EXCERPTED DATA:
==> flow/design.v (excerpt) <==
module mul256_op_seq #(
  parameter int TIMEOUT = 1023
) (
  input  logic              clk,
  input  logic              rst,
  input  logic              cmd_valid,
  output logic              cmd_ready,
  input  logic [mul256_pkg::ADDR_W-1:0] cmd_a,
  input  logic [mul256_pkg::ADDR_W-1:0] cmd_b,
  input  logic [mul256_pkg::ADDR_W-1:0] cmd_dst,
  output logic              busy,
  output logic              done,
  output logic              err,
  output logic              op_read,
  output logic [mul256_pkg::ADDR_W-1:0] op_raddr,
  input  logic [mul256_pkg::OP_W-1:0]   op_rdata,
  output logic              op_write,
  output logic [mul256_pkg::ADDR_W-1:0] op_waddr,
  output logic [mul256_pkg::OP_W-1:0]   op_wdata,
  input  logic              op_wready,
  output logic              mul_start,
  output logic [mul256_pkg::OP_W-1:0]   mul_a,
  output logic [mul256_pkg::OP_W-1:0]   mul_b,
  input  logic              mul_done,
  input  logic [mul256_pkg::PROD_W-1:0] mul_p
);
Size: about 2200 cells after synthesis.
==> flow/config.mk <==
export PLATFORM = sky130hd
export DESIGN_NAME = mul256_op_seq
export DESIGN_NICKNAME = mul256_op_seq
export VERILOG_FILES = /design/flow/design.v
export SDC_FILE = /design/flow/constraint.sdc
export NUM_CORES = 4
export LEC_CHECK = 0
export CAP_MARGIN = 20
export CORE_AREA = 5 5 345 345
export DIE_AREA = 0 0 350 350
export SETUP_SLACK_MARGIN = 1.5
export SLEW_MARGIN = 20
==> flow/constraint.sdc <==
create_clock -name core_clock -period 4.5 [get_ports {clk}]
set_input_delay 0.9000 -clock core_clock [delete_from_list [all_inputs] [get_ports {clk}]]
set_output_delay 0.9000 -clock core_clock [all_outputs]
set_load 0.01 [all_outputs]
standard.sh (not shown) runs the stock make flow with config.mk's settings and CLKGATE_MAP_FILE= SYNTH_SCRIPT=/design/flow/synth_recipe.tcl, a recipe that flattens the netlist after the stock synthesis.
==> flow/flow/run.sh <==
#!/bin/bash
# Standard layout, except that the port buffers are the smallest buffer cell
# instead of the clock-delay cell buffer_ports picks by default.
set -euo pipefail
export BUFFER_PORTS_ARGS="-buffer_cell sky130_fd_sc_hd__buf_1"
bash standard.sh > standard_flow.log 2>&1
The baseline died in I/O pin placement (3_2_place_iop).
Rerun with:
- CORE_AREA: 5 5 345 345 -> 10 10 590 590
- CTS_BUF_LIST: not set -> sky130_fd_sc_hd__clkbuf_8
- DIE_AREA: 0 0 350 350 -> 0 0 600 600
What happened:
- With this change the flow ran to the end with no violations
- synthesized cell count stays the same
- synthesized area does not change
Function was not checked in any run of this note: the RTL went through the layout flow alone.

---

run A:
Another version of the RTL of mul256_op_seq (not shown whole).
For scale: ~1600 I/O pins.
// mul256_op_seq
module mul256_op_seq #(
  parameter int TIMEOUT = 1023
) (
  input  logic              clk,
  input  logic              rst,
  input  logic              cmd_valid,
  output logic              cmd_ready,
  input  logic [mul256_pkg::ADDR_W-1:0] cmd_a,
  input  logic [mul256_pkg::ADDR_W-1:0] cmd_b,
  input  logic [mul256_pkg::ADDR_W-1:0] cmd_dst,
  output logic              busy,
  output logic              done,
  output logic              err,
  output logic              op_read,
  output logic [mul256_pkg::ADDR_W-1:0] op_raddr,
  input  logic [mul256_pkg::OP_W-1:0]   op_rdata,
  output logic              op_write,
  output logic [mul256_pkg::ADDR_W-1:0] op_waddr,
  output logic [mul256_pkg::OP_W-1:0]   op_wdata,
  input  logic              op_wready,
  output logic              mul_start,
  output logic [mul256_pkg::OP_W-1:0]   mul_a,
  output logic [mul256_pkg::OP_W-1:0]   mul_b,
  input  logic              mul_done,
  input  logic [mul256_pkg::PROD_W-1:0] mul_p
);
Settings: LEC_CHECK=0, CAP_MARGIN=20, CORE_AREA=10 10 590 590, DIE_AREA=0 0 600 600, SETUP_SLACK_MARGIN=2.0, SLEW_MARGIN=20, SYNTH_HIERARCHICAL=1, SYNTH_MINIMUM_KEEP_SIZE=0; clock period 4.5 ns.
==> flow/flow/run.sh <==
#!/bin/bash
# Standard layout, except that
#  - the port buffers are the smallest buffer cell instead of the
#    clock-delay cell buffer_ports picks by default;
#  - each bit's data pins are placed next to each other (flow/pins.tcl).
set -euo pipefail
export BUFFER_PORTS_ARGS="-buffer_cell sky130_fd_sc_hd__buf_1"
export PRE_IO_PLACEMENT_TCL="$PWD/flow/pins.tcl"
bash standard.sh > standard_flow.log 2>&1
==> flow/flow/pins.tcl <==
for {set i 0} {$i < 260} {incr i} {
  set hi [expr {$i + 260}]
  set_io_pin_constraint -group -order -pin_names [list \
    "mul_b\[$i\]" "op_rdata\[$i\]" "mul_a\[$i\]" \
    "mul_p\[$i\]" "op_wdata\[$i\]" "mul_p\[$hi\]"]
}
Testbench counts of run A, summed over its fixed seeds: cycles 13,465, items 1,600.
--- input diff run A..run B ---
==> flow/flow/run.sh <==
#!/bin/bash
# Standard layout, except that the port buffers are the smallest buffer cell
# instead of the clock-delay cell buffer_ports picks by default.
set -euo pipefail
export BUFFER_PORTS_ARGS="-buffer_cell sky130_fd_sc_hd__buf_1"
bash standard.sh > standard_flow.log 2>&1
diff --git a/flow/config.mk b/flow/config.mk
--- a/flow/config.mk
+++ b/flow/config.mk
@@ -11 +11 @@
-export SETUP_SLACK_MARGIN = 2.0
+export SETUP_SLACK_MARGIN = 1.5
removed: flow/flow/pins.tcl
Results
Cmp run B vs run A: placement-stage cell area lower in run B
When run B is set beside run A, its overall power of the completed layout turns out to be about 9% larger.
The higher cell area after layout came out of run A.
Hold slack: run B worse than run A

WHAT TO DO: The lines to return are those in the material above that hold "with".

PROBLEM SOLUTION:
standard.sh (not shown) runs the stock make flow with config.mk's settings and CLKGATE_MAP_FILE= SYNTH_SCRIPT=/design/flow/synth_recipe.tcl, a recipe that flattens the netlist after the stock synthesis.
Rerun with:
- With this change the flow ran to the end with no violations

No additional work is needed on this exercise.